Exercise objective -> Using the data that follows, return exactly the lines from the one that contains "uW (-0.31%) |" through the one that contains "(+0.94 points) |", ends included.

◇ ◇ ◇ ◇ ◇

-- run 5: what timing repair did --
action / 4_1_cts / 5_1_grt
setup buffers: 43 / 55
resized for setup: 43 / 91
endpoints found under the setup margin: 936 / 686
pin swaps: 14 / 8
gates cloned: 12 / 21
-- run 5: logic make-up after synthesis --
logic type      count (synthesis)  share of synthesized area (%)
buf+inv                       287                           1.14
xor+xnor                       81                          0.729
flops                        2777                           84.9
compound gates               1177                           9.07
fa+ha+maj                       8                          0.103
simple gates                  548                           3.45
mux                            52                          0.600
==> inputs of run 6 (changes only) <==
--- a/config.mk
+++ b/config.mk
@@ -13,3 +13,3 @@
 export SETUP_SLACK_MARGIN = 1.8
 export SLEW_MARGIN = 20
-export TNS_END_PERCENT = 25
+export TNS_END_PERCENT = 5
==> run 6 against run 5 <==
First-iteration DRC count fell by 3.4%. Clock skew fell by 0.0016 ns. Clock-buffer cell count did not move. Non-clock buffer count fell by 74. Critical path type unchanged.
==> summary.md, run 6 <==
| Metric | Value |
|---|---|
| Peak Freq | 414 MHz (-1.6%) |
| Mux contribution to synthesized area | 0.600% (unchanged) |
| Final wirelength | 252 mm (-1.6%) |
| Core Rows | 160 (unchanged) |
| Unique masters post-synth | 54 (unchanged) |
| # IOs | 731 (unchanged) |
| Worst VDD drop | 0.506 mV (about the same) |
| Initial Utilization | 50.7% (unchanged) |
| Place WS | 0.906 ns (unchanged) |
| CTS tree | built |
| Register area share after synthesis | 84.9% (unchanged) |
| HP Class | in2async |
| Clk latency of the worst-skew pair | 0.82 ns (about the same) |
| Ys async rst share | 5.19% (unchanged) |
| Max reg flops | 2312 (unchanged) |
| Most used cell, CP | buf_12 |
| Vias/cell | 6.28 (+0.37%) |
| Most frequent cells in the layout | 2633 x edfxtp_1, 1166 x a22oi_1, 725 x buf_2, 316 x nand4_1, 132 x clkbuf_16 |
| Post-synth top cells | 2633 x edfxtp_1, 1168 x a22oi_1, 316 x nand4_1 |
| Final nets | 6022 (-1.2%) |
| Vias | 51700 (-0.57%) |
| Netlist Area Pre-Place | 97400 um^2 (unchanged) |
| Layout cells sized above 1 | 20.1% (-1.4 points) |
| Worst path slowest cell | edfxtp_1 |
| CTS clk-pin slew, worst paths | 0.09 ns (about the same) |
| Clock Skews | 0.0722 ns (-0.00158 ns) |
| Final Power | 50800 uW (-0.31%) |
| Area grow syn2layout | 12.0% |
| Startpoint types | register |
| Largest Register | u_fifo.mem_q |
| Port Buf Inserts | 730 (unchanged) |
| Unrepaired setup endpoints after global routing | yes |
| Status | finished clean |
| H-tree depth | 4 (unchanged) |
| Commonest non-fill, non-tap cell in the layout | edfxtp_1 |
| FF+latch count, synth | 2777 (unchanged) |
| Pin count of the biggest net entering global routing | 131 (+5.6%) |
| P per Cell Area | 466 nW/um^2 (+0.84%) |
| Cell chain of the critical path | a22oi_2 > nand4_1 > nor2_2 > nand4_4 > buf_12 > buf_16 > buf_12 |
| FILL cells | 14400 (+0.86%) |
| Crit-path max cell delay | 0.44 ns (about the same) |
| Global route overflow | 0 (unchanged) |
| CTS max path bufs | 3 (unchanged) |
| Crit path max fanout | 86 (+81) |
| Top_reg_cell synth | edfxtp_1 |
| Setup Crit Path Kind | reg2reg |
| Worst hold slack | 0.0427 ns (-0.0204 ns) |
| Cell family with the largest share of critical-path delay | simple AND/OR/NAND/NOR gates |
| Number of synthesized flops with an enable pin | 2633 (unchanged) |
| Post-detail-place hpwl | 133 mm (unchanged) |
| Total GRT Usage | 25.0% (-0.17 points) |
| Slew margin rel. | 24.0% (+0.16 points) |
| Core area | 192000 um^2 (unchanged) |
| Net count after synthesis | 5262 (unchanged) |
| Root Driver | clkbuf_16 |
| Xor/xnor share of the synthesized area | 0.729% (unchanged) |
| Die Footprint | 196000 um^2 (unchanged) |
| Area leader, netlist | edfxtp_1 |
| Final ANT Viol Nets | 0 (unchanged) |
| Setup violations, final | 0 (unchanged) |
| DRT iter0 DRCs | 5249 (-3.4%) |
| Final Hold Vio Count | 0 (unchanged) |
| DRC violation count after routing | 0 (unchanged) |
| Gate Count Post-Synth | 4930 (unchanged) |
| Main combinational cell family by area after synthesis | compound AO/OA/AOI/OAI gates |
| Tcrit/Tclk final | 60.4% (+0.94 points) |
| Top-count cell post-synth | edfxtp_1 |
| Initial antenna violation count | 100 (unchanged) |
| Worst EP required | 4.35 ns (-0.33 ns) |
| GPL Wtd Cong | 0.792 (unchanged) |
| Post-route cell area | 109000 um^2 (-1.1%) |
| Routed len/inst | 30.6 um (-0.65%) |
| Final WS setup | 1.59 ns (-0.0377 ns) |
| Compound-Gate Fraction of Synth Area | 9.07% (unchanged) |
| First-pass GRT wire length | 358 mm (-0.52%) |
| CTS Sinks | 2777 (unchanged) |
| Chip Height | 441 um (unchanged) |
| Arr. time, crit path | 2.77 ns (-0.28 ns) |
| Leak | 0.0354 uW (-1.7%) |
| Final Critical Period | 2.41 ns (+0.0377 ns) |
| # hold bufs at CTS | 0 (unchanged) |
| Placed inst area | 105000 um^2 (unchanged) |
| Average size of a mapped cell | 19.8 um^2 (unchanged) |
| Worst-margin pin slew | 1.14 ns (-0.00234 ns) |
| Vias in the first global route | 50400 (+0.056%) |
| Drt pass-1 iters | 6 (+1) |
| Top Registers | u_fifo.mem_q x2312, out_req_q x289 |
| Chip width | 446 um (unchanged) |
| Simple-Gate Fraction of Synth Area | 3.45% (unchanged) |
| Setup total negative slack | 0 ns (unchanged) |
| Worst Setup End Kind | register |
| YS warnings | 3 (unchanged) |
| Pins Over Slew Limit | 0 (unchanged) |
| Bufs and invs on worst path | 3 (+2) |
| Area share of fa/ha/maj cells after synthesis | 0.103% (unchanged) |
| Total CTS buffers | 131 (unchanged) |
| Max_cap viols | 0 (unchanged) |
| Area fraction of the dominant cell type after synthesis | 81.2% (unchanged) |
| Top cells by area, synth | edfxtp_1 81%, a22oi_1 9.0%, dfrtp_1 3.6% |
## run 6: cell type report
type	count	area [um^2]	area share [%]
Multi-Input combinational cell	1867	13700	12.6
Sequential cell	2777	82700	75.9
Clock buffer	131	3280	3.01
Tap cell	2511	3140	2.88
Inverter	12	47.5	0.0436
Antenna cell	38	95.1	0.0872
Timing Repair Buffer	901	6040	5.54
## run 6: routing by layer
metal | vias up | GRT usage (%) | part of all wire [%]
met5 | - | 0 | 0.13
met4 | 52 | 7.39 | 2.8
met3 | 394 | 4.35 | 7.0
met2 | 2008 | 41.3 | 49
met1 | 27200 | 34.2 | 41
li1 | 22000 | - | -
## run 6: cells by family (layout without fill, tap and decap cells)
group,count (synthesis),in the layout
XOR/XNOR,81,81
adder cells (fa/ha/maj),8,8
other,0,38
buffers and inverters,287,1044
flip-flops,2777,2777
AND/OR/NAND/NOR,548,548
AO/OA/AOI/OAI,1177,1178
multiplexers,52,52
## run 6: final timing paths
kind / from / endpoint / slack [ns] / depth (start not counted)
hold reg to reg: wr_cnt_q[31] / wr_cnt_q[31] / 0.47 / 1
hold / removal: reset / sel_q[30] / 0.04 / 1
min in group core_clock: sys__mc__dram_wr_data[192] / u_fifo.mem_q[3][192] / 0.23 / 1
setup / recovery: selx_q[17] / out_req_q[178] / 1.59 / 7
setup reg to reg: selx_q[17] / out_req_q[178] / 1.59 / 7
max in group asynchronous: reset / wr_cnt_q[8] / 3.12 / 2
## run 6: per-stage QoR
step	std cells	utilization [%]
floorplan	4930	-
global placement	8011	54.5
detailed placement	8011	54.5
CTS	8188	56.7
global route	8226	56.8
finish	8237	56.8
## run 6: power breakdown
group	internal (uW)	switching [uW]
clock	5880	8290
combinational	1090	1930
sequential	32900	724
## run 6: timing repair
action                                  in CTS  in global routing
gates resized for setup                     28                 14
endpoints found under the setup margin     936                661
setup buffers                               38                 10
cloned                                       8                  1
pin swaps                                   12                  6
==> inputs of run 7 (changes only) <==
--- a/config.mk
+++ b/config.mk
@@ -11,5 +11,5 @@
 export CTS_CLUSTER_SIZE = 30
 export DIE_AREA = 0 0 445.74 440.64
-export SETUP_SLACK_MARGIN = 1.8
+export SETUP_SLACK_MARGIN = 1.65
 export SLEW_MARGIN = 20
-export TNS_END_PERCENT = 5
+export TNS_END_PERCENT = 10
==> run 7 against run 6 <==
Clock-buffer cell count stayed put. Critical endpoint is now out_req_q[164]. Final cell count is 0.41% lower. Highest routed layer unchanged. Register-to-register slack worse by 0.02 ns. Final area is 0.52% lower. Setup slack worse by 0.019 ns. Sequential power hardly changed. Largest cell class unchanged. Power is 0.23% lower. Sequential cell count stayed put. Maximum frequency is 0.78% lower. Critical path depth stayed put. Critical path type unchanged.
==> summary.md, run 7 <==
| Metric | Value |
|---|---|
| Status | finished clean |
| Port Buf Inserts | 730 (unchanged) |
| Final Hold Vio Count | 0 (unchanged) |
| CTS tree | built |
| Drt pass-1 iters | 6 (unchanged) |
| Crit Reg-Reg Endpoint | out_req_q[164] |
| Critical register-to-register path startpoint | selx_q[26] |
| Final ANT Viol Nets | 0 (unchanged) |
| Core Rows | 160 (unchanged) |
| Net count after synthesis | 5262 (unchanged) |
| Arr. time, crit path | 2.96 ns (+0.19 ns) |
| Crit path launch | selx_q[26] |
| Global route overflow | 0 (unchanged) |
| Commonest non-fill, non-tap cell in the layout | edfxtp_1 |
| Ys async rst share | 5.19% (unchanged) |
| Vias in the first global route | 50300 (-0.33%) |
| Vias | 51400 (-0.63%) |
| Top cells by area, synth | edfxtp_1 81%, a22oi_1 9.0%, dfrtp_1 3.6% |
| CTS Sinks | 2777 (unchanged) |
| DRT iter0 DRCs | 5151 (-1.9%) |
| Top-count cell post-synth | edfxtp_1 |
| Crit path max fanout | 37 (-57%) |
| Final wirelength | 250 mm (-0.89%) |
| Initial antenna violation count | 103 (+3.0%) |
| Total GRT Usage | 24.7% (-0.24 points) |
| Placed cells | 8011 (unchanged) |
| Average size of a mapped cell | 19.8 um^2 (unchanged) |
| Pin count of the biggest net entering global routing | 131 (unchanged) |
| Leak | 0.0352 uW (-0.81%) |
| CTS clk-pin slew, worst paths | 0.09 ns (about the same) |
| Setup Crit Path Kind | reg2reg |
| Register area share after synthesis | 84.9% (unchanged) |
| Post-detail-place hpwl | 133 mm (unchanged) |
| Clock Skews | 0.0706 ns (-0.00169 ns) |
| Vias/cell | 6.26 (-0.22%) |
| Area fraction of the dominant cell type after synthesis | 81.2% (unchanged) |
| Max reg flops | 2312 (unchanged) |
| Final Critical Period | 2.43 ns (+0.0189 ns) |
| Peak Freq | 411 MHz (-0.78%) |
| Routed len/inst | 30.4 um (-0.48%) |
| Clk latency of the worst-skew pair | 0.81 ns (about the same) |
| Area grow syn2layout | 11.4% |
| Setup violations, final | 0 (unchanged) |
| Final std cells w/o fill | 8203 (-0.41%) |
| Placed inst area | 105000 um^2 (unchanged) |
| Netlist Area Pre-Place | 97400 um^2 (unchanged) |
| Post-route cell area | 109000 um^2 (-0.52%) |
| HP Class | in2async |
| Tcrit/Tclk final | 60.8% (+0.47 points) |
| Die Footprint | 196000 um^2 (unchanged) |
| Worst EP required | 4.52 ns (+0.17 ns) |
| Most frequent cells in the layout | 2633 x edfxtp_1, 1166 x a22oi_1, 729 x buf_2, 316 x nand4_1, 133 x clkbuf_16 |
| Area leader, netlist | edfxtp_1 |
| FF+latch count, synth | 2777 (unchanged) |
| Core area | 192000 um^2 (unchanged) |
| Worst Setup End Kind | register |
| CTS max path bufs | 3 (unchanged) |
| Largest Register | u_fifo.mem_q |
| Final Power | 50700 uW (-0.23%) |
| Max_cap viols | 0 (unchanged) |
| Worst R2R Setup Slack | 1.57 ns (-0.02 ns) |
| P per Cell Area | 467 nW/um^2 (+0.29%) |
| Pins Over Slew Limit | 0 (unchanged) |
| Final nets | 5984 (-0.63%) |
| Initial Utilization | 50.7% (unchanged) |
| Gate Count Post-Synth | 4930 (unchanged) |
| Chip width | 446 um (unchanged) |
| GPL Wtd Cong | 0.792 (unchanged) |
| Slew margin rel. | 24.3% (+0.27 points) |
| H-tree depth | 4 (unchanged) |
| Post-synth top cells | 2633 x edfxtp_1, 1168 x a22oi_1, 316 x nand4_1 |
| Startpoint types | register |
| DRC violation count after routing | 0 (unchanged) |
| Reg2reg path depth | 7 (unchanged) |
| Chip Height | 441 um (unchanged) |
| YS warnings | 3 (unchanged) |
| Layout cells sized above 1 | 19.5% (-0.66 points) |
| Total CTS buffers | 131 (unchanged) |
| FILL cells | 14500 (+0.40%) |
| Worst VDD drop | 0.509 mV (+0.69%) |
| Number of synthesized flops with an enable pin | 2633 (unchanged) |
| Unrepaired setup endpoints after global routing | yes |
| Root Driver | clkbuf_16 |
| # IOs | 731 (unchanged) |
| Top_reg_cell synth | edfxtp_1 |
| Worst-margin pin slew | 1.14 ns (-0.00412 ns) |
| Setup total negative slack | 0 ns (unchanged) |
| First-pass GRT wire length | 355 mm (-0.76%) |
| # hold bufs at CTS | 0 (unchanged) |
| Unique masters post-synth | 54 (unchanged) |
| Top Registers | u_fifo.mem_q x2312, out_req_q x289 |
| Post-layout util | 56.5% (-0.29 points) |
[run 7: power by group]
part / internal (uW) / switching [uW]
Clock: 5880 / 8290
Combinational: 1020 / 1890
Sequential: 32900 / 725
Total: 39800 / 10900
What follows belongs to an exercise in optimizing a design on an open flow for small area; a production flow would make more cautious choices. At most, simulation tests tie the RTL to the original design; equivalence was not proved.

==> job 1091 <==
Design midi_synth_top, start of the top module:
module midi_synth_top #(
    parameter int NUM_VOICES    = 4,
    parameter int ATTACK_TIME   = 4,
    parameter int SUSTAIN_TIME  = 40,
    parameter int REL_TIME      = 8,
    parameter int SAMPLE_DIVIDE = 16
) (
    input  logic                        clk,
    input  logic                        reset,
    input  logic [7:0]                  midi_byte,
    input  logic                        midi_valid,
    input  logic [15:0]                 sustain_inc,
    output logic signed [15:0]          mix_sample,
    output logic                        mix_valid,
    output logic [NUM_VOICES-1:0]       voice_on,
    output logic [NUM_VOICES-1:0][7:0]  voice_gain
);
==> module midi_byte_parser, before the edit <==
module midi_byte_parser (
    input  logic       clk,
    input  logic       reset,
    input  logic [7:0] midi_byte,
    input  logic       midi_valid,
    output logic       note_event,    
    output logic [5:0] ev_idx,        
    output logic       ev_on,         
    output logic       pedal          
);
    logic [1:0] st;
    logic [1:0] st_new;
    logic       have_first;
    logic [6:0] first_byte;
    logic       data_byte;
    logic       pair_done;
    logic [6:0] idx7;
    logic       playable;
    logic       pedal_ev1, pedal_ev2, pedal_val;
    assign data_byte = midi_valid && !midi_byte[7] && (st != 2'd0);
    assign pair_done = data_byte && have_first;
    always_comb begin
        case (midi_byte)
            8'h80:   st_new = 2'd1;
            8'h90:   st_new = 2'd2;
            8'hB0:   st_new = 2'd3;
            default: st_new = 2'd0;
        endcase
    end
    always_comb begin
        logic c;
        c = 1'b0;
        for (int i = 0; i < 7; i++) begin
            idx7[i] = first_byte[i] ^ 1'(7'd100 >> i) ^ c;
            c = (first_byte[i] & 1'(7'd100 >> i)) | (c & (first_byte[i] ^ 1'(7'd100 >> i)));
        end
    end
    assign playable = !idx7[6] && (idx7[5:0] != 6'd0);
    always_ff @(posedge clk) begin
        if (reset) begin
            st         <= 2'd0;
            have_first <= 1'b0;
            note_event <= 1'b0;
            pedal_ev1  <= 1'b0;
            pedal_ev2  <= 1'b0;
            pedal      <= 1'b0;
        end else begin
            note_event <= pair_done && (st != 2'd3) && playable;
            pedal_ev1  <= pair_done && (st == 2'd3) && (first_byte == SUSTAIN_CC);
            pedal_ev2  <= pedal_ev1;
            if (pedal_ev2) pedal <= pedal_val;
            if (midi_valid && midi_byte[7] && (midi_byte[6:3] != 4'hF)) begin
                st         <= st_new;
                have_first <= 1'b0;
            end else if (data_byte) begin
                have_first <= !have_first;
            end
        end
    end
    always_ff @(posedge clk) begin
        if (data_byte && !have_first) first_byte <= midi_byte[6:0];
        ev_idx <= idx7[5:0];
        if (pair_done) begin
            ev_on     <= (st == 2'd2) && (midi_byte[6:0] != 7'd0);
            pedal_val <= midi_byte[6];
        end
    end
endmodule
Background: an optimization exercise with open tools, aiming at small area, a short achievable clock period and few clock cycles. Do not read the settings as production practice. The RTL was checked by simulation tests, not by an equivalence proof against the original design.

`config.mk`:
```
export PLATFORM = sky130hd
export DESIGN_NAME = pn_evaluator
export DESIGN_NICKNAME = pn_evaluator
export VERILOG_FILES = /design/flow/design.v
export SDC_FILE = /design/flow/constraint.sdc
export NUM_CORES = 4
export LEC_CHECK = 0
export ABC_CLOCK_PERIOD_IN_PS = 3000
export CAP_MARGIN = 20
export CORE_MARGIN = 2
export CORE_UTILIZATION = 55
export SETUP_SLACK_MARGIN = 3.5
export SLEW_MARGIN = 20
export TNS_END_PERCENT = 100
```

◇ ◇ ◇ ◇ ◇

Your solution ->
| Final Power | 50800 uW (-0.31%) |
| Area grow syn2layout | 12.0% |
| Startpoint types | register |
| Largest Register | u_fifo.mem_q |
| Port Buf Inserts | 730 (unchanged) |
| Unrepaired setup endpoints after global routing | yes |
| Status | finished clean |
| H-tree depth | 4 (unchanged) |
| Commonest non-fill, non-tap cell in the layout | edfxtp_1 |
| FF+latch count, synth | 2777 (unchanged) |
| Pin count of the biggest net entering global routing | 131 (+5.6%) |
| P per Cell Area | 466 nW/um^2 (+0.84%) |
| Cell chain of the critical path | a22oi_2 > nand4_1 > nor2_2 > nand4_4 > buf_12 > buf_16 > buf_12 |
| FILL cells | 14400 (+0.86%) |
| Crit-path max cell delay | 0.44 ns (about the same) |
| Global route overflow | 0 (unchanged) |
| CTS max path bufs | 3 (unchanged) |
| Crit path max fanout | 86 (+81) |
| Top_reg_cell synth | edfxtp_1 |
| Setup Crit Path Kind | reg2reg |
| Worst hold slack | 0.0427 ns (-0.0204 ns) |
| Cell family with the largest share of critical-path delay | simple AND/OR/NAND/NOR gates |
| Number of synthesized flops with an enable pin | 2633 (unchanged) |
| Post-detail-place hpwl | 133 mm (unchanged) |
| Total GRT Usage | 25.0% (-0.17 points) |
| Slew margin rel. | 24.0% (+0.16 points) |
| Core area | 192000 um^2 (unchanged) |
| Net count after synthesis | 5262 (unchanged) |
| Root Driver | clkbuf_16 |
| Xor/xnor share of the synthesized area | 0.729% (unchanged) |
| Die Footprint | 196000 um^2 (unchanged) |
| Area leader, netlist | edfxtp_1 |
| Final ANT Viol Nets | 0 (unchanged) |
| Setup violations, final | 0 (unchanged) |
| DRT iter0 DRCs | 5249 (-3.4%) |
| Final Hold Vio Count | 0 (unchanged) |
| DRC violation count after routing | 0 (unchanged) |
| Gate Count Post-Synth | 4930 (unchanged) |
| Main combinational cell family by area after synthesis | compound AO/OA/AOI/OAI gates |
| Tcrit/Tclk final | 60.4% (+0.94 points) |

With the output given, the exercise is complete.